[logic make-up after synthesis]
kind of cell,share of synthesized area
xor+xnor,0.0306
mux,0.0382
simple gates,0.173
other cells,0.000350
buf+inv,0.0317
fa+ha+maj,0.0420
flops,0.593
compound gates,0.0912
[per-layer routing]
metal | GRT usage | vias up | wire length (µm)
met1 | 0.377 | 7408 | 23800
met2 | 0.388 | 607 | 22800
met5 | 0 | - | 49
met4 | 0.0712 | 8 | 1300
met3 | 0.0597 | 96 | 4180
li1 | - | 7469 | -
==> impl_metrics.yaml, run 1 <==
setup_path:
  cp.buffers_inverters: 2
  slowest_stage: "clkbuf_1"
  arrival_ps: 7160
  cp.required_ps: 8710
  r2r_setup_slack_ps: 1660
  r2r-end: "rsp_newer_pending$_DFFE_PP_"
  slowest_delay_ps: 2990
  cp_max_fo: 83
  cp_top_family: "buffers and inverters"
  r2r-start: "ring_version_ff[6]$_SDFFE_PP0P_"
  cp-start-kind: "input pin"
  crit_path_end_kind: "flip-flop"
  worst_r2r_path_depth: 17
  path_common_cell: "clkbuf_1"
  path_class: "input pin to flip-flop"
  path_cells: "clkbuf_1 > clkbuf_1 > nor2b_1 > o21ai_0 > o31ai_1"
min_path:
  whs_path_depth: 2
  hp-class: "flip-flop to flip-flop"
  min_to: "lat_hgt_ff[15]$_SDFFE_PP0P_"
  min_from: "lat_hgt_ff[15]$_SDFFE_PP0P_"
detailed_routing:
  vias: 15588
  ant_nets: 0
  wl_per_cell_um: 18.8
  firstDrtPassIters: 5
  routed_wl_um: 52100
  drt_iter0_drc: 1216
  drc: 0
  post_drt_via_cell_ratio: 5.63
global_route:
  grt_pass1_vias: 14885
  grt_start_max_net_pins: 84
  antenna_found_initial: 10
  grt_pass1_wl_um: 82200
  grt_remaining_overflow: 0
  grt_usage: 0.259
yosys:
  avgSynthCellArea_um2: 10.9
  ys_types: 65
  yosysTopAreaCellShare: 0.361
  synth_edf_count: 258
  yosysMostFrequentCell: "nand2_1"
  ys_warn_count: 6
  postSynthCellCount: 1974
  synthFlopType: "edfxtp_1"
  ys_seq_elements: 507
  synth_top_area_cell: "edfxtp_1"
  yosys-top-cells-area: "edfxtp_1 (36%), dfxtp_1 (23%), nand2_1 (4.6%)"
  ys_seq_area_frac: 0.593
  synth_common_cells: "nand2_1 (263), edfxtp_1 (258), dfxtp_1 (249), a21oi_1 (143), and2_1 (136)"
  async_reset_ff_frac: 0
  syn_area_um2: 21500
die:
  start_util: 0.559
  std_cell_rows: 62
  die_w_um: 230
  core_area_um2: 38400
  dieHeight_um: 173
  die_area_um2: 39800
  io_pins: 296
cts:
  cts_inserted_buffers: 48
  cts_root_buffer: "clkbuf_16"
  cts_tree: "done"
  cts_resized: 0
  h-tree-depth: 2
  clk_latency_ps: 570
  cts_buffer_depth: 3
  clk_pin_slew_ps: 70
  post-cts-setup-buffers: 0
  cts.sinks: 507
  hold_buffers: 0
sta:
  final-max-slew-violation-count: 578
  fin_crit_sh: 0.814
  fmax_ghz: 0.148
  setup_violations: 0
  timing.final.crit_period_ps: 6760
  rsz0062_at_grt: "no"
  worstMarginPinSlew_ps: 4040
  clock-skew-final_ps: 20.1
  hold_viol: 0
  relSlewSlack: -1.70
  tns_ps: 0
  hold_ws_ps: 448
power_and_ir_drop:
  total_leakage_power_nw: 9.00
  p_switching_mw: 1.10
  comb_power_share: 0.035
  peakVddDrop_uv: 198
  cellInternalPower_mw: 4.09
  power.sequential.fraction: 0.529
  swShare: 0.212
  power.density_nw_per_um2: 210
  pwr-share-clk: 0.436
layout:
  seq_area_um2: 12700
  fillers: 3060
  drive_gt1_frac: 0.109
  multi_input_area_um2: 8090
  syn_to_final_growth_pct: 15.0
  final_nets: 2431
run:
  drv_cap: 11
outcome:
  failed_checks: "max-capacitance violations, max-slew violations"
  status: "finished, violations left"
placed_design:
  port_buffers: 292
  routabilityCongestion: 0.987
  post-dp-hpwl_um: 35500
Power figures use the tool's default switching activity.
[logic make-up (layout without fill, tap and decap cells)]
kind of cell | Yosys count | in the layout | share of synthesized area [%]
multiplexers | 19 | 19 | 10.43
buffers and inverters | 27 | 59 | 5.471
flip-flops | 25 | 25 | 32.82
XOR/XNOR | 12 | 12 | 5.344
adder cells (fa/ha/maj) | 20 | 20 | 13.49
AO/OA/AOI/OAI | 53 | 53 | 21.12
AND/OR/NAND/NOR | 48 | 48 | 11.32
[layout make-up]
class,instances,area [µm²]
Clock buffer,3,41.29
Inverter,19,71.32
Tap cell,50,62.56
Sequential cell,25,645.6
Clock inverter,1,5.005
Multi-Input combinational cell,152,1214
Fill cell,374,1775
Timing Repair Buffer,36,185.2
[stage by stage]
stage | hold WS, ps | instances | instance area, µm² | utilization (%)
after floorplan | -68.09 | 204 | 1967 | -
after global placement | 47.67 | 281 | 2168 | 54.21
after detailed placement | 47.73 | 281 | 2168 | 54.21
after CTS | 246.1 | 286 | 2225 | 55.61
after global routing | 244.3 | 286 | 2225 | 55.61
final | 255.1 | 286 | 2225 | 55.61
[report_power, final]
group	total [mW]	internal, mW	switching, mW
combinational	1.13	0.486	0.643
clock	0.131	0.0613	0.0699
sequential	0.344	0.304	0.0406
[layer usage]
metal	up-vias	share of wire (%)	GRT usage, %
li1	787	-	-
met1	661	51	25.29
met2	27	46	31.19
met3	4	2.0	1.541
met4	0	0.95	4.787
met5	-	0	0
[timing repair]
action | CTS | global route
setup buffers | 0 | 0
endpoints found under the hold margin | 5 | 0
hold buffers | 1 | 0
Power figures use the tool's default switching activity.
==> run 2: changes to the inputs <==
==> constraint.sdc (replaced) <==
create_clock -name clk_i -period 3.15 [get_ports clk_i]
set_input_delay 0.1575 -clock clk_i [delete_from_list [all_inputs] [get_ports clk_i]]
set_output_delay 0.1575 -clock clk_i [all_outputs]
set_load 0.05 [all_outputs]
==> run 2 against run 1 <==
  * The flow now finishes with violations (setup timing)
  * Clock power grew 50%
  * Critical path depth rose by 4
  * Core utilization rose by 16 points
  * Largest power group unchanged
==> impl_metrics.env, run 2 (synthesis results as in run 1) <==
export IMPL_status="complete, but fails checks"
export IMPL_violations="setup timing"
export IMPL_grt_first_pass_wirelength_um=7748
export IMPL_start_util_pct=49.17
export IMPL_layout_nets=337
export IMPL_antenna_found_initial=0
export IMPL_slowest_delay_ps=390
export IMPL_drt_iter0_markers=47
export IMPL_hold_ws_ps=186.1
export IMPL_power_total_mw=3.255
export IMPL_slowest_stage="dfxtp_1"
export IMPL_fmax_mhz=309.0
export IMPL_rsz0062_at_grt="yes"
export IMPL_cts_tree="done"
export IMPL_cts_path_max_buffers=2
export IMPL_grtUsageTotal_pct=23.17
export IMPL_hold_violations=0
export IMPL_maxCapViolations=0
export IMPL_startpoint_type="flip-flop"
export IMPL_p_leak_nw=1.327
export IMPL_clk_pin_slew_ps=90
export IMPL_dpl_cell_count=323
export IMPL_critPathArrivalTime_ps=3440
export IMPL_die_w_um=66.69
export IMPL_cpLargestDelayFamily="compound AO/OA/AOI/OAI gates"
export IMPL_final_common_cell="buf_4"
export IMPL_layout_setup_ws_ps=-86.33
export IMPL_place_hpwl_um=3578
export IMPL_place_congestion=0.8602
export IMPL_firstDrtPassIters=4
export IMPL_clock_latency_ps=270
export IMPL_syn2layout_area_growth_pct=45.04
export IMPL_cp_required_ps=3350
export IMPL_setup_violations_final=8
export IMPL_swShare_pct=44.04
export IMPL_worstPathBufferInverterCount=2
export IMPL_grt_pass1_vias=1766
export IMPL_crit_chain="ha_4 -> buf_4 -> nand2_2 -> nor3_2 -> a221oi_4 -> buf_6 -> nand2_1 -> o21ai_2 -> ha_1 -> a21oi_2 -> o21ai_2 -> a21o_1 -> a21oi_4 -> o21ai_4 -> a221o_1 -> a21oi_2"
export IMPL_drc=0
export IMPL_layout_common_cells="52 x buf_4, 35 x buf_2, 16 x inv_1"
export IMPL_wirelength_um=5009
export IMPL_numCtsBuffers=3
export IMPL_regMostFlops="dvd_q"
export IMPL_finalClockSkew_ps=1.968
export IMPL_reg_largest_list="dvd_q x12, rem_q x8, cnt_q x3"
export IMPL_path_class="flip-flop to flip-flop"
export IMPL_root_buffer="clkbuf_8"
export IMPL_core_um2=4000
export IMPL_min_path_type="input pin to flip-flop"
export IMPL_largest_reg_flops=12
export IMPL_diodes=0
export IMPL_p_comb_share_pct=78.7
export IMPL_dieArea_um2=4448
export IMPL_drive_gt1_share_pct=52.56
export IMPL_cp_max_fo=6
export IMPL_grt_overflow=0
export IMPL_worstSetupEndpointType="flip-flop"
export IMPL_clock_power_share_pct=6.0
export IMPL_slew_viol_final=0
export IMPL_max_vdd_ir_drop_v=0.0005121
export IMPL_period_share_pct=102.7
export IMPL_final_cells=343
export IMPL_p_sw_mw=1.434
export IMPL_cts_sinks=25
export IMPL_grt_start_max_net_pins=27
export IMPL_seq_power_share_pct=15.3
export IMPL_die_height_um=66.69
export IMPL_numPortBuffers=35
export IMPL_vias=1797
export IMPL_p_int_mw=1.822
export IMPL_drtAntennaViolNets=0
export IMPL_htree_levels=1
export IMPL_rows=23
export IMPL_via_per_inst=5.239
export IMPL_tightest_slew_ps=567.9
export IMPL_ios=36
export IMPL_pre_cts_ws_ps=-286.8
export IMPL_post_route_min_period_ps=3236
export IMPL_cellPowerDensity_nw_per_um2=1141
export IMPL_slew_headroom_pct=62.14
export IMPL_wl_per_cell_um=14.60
[src/rtl/bts_mac.sv]
module bts_mac #(
  parameter int FRAC_BITS = 16
) (
  input  logic                        clk,
  input  bts_pkg::mac_ctl_t           ctl,
  input  logic [bts_pkg::TEXEL_W-1:0] texel,
  input  logic [FRAC_BITS:0]          weight,
  output logic [bts_pkg::TEXEL_W-1:0] result
);

  localparam int CW   = bts_pkg::COLOR_W;
  localparam int AW   = CW + FRAC_BITS;
  localparam int ACCW = AW + FRAC_BITS + 1;

  logic [ACCW-1:0] acc  [3];
  logic [AW-1:0]   row  [3];
  logic [AW-1:0]   opa  [3];
  logic [ACCW-1:0] prod [3];

  // lane 0 red, lane 1 green, lane 2 blue
  always_comb begin
    for (int k = 0; k < 3; k++) begin
      opa[k]  = ctl.use_row ? row[k]
                            : AW'(texel[(2 - k) * CW +: CW]);
      prod[k] = ACCW'(opa[k]) * ACCW'(weight);
    end
  end

  always_ff @(posedge clk) begin
    for (int k = 0; k < 3; k++) begin
      if (ctl.en) begin
        acc[k] <= ctl.accum ? acc[k] + prod[k] : prod[k];
      end
      if (ctl.save_row) begin
        row[k] <= acc[k][AW-1:0];
      end
    end
  end

  // weights carry 2*FRAC_BITS fraction bits after both passes
  always_comb begin
    for (int k = 0; k < 3; k++) begin
      result[(2 - k) * CW +: CW] = acc[k][2 * FRAC_BITS +: CW];
    end
  end

endmodule

[config.mk]
export PLATFORM = sky130hd
export DESIGN_NAME = bts_mac
export DESIGN_NICKNAME = d
export VERILOG_FILES = /design/src/rtl/bts_pkg.sv /design/src/rtl/bts_mac.sv
export SDC_FILE = /design/constraint.sdc
export NUM_CORES = 2
export LEC_CHECK = 0
export ABC_AREA = 0
export BUFFER_PORTS_ARGS = -buffer_cell sky130_fd_sc_hd__buf_2
export CAP_MARGIN = 25
export CORE_MARGIN = 2
export CORE_UTILIZATION = 40
export CTS_CLUSTER_DIAMETER = 200
export DETAILED_ROUTE_END_ITERATION = 6
export PLACE_DENSITY = 0.66
export RECOVER_POWER = 100
export SETUP_SLACK_MARGIN = 0.3
export SLEW_MARGIN = 25
export SYNTH_ARGS = -nofsm -noshare
export SYNTH_HDL_FRONTEND = slang
export SYNTH_SLANG_ARGS = --single-unit
[constraint.sdc]
create_clock -name clk -period 22 [get_ports clk]
set_input_delay 1.1 -clock clk [delete_from_list [all_inputs] [get_ports clk]]
set_output_delay 1.1 -clock clk [all_outputs]
set_load 0.02 [all_outputs]
===== src/rtl/bts_pkg.sv =====
package bts_pkg;

  localparam int COLOR_W = 16;
  localparam int TEXEL_W = 3 * COLOR_W;
  localparam int COORD_W = 18;
  localparam int CFG_W   = 9;

  // input word modes; code 3 is handled as bilinear
  localparam logic [1:0] MODE_LOAD     = 2'd0;
  localparam logic [1:0] MODE_NEAREST  = 2'd1;
  localparam logic [1:0] MODE_BILINEAR = 2'd2;

  // configuration register indexes
  localparam logic CFG_TEX_WIDTH  = 1'b0;
  localparam logic CFG_TEX_HEIGHT = 1'b1;

  typedef enum logic [3:0] {
    ST_IDLE,
    ST_LOC_S,
    ST_LOC_T,
    ST_LOC_Y,
    ST_RD0,
    ST_RD1,
    ST_RD2,
    ST_RD3,
    ST_RD4,
    ST_MIX0,
    ST_MIX1,
    ST_DONE
  } state_t;

  // shared MAC control
  typedef struct packed {
    logic en;        // update accumulators
    logic accum;     // add product to accumulator, else overwrite
    logic save_row;  // copy accumulator to row register
    logic use_row;   // multiplicand is the row register, else texel color
  } mac_ctl_t;

endpackage
### src/sv/fsic_mul_unit.sv
// ----------------------------------------------------------------------------
// fsic_mul_unit: shared multiply, round and saturate unit
// Sign-magnitude 48x48 product from four 24x24 partial products, then
// round half away from zero, shift and clip to 48 signed bits.
// ----------------------------------------------------------------------------
module fsic_mul_unit
    import fsic_pkg::*;
(
    input  logic     i_clk,
    input  logic     i_rst_n,
    input  t_mul_req i_req,
    output t_mul_rsp o_rsp
);

    localparam int HALF = ACC_W / 2;

    logic              r_busy;
    logic              r_done;
    logic [2:0]        r_step;
    logic [ACC_W-1:0]  r_ma;
    logic [ACC_W-1:0]  r_mb;
    logic              r_neg;
    t_shift            r_sh;
    logic [PROD_W-1:0] r_prod;
    logic signed [ACC_W-1:0] r_res;

    logic [HALF-1:0]   a_half;
    logic [HALF-1:0]   b_half;
    logic [ACC_W-1:0]  pp;
    logic [PROD_W-1:0] pp_sh;
    logic [PROD_W-1:0] mag;
    logic [PROD_W-1:0] limit;
    logic [ACC_W-1:0]  mag_c;
    logic [5:0]        amt;

    always_comb begin
        a_half = r_step[0] ? r_ma[ACC_W-1:HALF] : r_ma[HALF-1:0];
        b_half = r_step[1] ? r_mb[ACC_W-1:HALF] : r_mb[HALF-1:0];
        pp     = a_half * b_half;
        unique case ({r_step[1], r_step[0]})
            2'b00:   pp_sh = PROD_W'(pp);
            2'b11:   pp_sh = PROD_W'(pp) << (2 * HALF);
            default: pp_sh = PROD_W'(pp) << HALF;
        endcase
        amt   = shift_amt(r_sh);
        mag   = r_prod >> amt;
        limit = r_neg ? (PROD_W'(1) << (ACC_W - 1)) : ((PROD_W'(1) << (ACC_W - 1)) - 1'b1);
        mag_c = (mag > limit) ? limit[ACC_W-1:0] : mag[ACC_W-1:0];
    end

    always_ff @(posedge i_clk) begin
        if (!i_rst_n) begin
            r_busy <= 1'b0;
            r_done <= 1'b0;
            r_step <= '0;
        end else begin
            r_done <= 1'b0;
            if (i_req.start) begin
                r_busy <= 1'b1;
                r_step <= '0;
            end else if (r_busy) begin
                if (r_step == 3'd5) begin
                    r_busy <= 1'b0;
                    r_done <= 1'b1;
                end
                r_step <= r_step + 3'd1;
            end
        end
    end

    always_ff @(posedge i_clk) begin
        if (i_req.start) begin
            r_ma   <= i_req.a[ACC_W-1] ? (~i_req.a + 1'b1) : i_req.a;
            r_mb   <= i_req.b[ACC_W-1] ? (~i_req.b + 1'b1) : i_req.b;
            r_neg  <= i_req.a[ACC_W-1] ^ i_req.b[ACC_W-1];
            r_sh   <= i_req.sh;
            r_prod <= '0;
        end else if (r_busy) begin
            if (r_step < 3'd4) begin
                r_prod <= r_prod + pp_sh;
            end else if (r_step == 3'd4) begin
                // add half an output LSB before the shift
                r_prod <= r_prod + (PROD_W'(1) << (amt - 6'd1));
            end else begin
                r_res <= r_neg ? -$signed(mag_c) : $signed(mag_c);
            end
        end
    end

    assign o_rsp.done = r_done;
    assign o_rsp.res  = r_res;

    a_start_idle: assert property (@(posedge i_clk) disable iff (!i_rst_n)
        i_req.start |-> !r_busy)
        else $error("multiply started while unit busy");

    a_done_pulse: assert property (@(posedge i_clk) disable iff (!i_rst_n)
        r_done |=> !r_done)
        else $error("done held longer than one cycle");

    a_done_after_run: assert property (@(posedge i_clk) disable iff (!i_rst_n)
        $rose(r_done) |-> $past(r_busy))
        else $error("done without a running product");

endmodule

### config.mk
export PLATFORM = sky130hd
export DESIGN_NAME = fsic_mul_unit
export DESIGN_NICKNAME = d
export VERILOG_FILES = /design/src/sv/fsic_pkg.sv /design/src/sv/fsic_mul_unit.sv
export SDC_FILE = /design/constraint.sdc
export NUM_CORES = 2
export LEC_CHECK = 0
export BUFFER_PORTS_ARGS = -buffer_cell sky130_fd_sc_hd__buf_2
export CAP_MARGIN = 20
export CORE_MARGIN = 1.5
export CORE_UTILIZATION = 50
export DETAILED_ROUTE_END_ITERATION = 12
export PLACE_DENSITY = 0.75
export SLEW_MARGIN = 20
export SYNTH_ARGS = -nofsm -noshare
export SYNTH_HDL_FRONTEND = slang
export SYNTH_SLANG_ARGS = --single-unit
### constraint.sdc
create_clock -name i_clk -period 25.9 [get_ports i_clk]
set_input_delay 5.18 -clock i_clk [delete_from_list [all_inputs] [get_ports i_clk]]
set_output_delay 5.18 -clock i_clk [all_outputs]
set_load 0.1 [all_outputs]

■ **What you are asked to do**
Word for word, restate the lines of the data above that fall between the line holding "cts_resized: 0" and the line holding "drive_gt1_frac: 0.109", inclusive, and no other lines.

■ **Exercise result**
  cts_resized: 0
  h-tree-depth: 2
  clk_latency_ps: 570
  cts_buffer_depth: 3
  clk_pin_slew_ps: 70
  post-cts-setup-buffers: 0
  cts.sinks: 507
  hold_buffers: 0
sta:
  final-max-slew-violation-count: 578
  fin_crit_sh: 0.814
  fmax_ghz: 0.148
  setup_violations: 0
  timing.final.crit_period_ps: 6760
  rsz0062_at_grt: "no"
  worstMarginPinSlew_ps: 4040
  clock-skew-final_ps: 20.1
  hold_viol: 0
  relSlewSlack: -1.70
  tns_ps: 0
  hold_ws_ps: 448
power_and_ir_drop:
  total_leakage_power_nw: 9.00
  p_switching_mw: 1.10
  comb_power_share: 0.035
  peakVddDrop_uv: 198
  cellInternalPower_mw: 4.09
  power.sequential.fraction: 0.529
  swShare: 0.212
  power.density_nw_per_um2: 210
  pwr-share-clk: 0.436
layout:
  seq_area_um2: 12700
  fillers: 3060
  drive_gt1_frac: 0.109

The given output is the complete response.